→ **Requirement**:
Return exactly the lines from the one that contains "firstDrtPassIters: 6" up to the last line of the listing, and nothing else.

◆ ◆ ◆

### config.mk
export PLATFORM = sky130hd
export DESIGN_NAME = layer_seq_mult_signed16x2
export DESIGN_NICKNAME = d
export VERILOG_FILES = /design/src/rtl/layer_seq_mult_signed16x2.sv
export SDC_FILE = /design/constraint.sdc
export NUM_CORES = 1
export LEC_CHECK = 0
export BUFFER_PORTS_ARGS = -buffer_cell sky130_fd_sc_hd__clkbuf_2
export CAP_MARGIN = 20
export CORE_MARGIN = 3
export CORE_UTILIZATION = 62
export DETAILED_ROUTE_END_ITERATION = 6
export PLACE_DENSITY = 0.87
export SLEW_MARGIN = 20
export SYNTH_ARGS = -nofsm -noshare
export SYNTH_HDL_FRONTEND = slang
export SYNTH_SLANG_ARGS = --single-unit
### constraint.sdc
create_clock -name clk -period 5.9 [get_ports clk]
set_clock_uncertainty 0.05 [all_clocks]
set_input_delay 1.18 -clock clk [delete_from_list [all_inputs] [get_ports clk]]
set_output_delay 1.18 -clock clk [all_outputs]
set_load 0.03 [all_outputs]
### src/rtl/layer_seq_mult_signed16x2.sv
// Sequential signed WIDTH x WIDTH multiplier that reuses one external 2-bit
// partial-product layer, feeding it one radix-4 digit of B per cycle.
module layer_seq_mult_signed16x2 #(
    parameter int WIDTH = 16
) (
    input  logic                 clk,
    input  logic                 rst_n,
    input  logic                 in_valid,
    output logic                 in_ready,
    input  logic [WIDTH-1:0]     a_in,
    input  logic [WIDTH-1:0]     b_in,
    output logic [WIDTH-1:0]     layer_a,
    output logic                 layer_b_low,
    output logic                 layer_b_high,
    output logic                 layer_cin,
    input  logic [WIDTH+1:0]     layer_sum,
    output logic                 out_valid,
    input  logic                 out_ready,
    output logic [2*WIDTH-1:0]   product,
    output logic                 busy
);

    localparam int NDIG = WIDTH / 2;
    localparam int KW   = (NDIG > 1) ? $clog2(NDIG) : 1;
    localparam int AW   = 2 * WIDTH + 2;

    typedef enum logic [1:0] {IDLE, RUN, DONE} state_t;

    state_t                state, state_nxt;
    logic [KW-1:0]         k;
    logic [WIDTH-1:0]      a_reg, b_reg;
    logic signed [AW-1:0]  acc, acc_nxt, pp_ext;
    logic                  last_digit;
    logic                  accept;
    logic                  deliver;

    assign last_digit = (k == KW'(NDIG - 1));
    assign accept     = in_valid && (state == IDLE);
    assign deliver    = out_ready && (state == DONE);

    // The layer already applies the top digit's negative weight, so its result
    // is always a signed value and must be sign-extended before shifting.
    assign pp_ext  = {{WIDTH{layer_sum[WIDTH+1]}}, layer_sum};
    assign acc_nxt = acc + (pp_ext <<< {k, 1'b0});

    always_ff @(posedge clk or negedge rst_n) begin
        if (!rst_n) state <= IDLE;
        else        state <= state_nxt;
    end

    always_comb begin
        state_nxt = state;
        case (state)
            IDLE:    if (accept)     state_nxt = RUN;
            RUN:     if (last_digit) state_nxt = DONE;
            DONE:    if (deliver)    state_nxt = IDLE;
            default:                 state_nxt = IDLE;
        endcase
    end

    always_ff @(posedge clk or negedge rst_n) begin
        if (!rst_n) begin
            k       <= '0;
            a_reg   <= '0;
            b_reg   <= '0;
            acc     <= '0;
            product <= '0;
        end else begin
            if (accept) begin
                a_reg <= a_in;
                b_reg <= b_in;
                acc   <= '0;
                k     <= '0;
            end else if (state == RUN) begin
                acc <= acc_nxt;
                k   <= k + 1'b1;
                if (last_digit) product <= acc_nxt[2*WIDTH-1:0];
            end
        end
    end

    assign in_ready     = (state == IDLE);
    assign out_valid    = (state == DONE);
    assign busy         = (state != IDLE);
    assign layer_a      = a_reg;
    assign layer_b_low  = (state == RUN) && b_reg[{k, 1'b0}];
    assign layer_b_high = (state == RUN) && b_reg[{k, 1'b1}];
    assign layer_cin    = 1'b0;

endmodule

==> results.yml <==
run_status:
  outcome: "complete, no violations"
logic_synthesis:
  yosys.area_share.simple_pct: 17.0
  synth_ff_type: "dfrtp_1"
  synth_top_family_by_area: "compound AO/OA/AOI/OAI gates"
  synth_commonest_cells: "104 x nand2_1, 101 x dfrtp_1, 78 x o21ai_0"
  synth.most_common_cell: "nand2_1"
  synth_area_leaders: "dfrtp_1 39%, ha_1 6.4%, mux2_2 6.1%, o21ai_0 6.0%, nand2_1 6.0%"
  synthArstFlopShare_pct: 100
  syn_area_mm2: 0.00648
  ys_seq_area_share_pct: 39.0
  synth_largest_area_cell: "dfrtp_1"
  synth_edf_count: 0
  synth_seq_cells: 101
  synthAdderAreaFrac_pct: 6.68
  yosys.area.top_type_share_pct: 39.0
  synthMuxAreaShare_pct: 10.5
  synth_cell_types: 64
  yosysWarnings: 0
  postSynthCellCount: 722
  synth_compound_area_share_pct: 19.7
  synth_xor_area_share_pct: 3.46
  synthesis.nets: 810
  avgSynthCellArea_um2: 8.97
critical_path:
  max_stage_delay_ns: 1.05
  crit_buf_inv: 1
  path_delay_family: "flip-flops"
  crit_chain: "buf_4 > mux2_2 > o21ai_0 > a21oi_1 > ha_1 > nand4_1 > nor3_1 > nand2_1 > o21ai_2 > o21ai_4 > xnor3_1 > mux2_4"
  critPathSlowestCell: "dfrtp_1"
  endpoint_kind: "flip-flop"
  crit_required_ns: 6.15
  worstSetupPathType: "flip-flop to flip-flop"
  critPathArrivalTime_ns: 4.76
  cp_max_fo: 25
  worst_setup_path_start_kind: "flip-flop"
grt:
  grt_pass1_vias: 6042
  grt_max_degree: 65
  antenna_found_initial: 0
  grt_pass1_wl_um: 30000
  grt_usage_pct: 33.2
  grt.overflow.total: 0
die:
  die_h_um: 108
  die_width_um: 108
  placementRows: 36
  start_util_pct: 65.1
  core_mm2: 0.00995
  die-area_mm2: 0.0117
  io_pins: 108
hold_path:
  hp-class: "flip-flop to flip-flop"
place:
  dp.final_hpwl_um: 13600
  place_congestion: 0.908
  port_buffers: 106
sta:
  fmax_mhz: 221
  grt_setup_unrepaired: "no"
  fin_crit_sh_pct: 76.6
  period_needed_ns: 4.52
  finalSetupViolations: 0
  tns_ns: 0
  finalHoldViolations: 0
  drv_slew: 0
  tightestPinTransition_ns: 1.04
  max_slew_margin_pct: 30.5
  hold_ws_ns: 0.435
routing:
  drcViolationCount: 0
  drt_iter0_markers: 530
  post_drt_wl_per_cell_um: 19.5
  vias: 5991
  ant_nets: 0
  viasPerCell: 6.39
  firstDrtPassIters: 6
  drt-total-wl_um: 18300
clock_network:
  clk_path_buf_depth: 2
  post_cts_buffers: 0
  ctsResizeCount: 0
  h-tree-depth: 3
  cts_tree: "built"
  cts_inserted_buffers: 9
  post_cts_hold_buffer_count: 0
  cts_sinks: 101
  ctsRootBufferMaster: "clkbuf_8"
  insertion_delay_ns: 0.41
  clk_pin_slew_ns: 0.11
layout:
  fillers: 749
  syn_to_final_growth_pct: 11.9
  top_regs: "acc: 32 flops, product: 32 flops"
  nNetsFinal: 888
  antenna-diode-count: 0
  drive_above_1_share_pct: 22.4
run:
  maxCapViolations: 0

◆ ◆ ◆

→ **Task solution**:
  firstDrtPassIters: 6
  drt-total-wl_um: 18300
clock_network:
  clk_path_buf_depth: 2
  post_cts_buffers: 0
  ctsResizeCount: 0
  h-tree-depth: 3
  cts_tree: "built"
  cts_inserted_buffers: 9
  post_cts_hold_buffer_count: 0
  cts_sinks: 101
  ctsRootBufferMaster: "clkbuf_8"
  insertion_delay_ns: 0.41
  clk_pin_slew_ns: 0.11
layout:
  fillers: 749
  syn_to_final_growth_pct: 11.9
  top_regs: "acc: 32 flops, product: 32 flops"
  nNetsFinal: 888
  antenna-diode-count: 0
  drive_above_1_share_pct: 22.4
run:
  maxCapViolations: 0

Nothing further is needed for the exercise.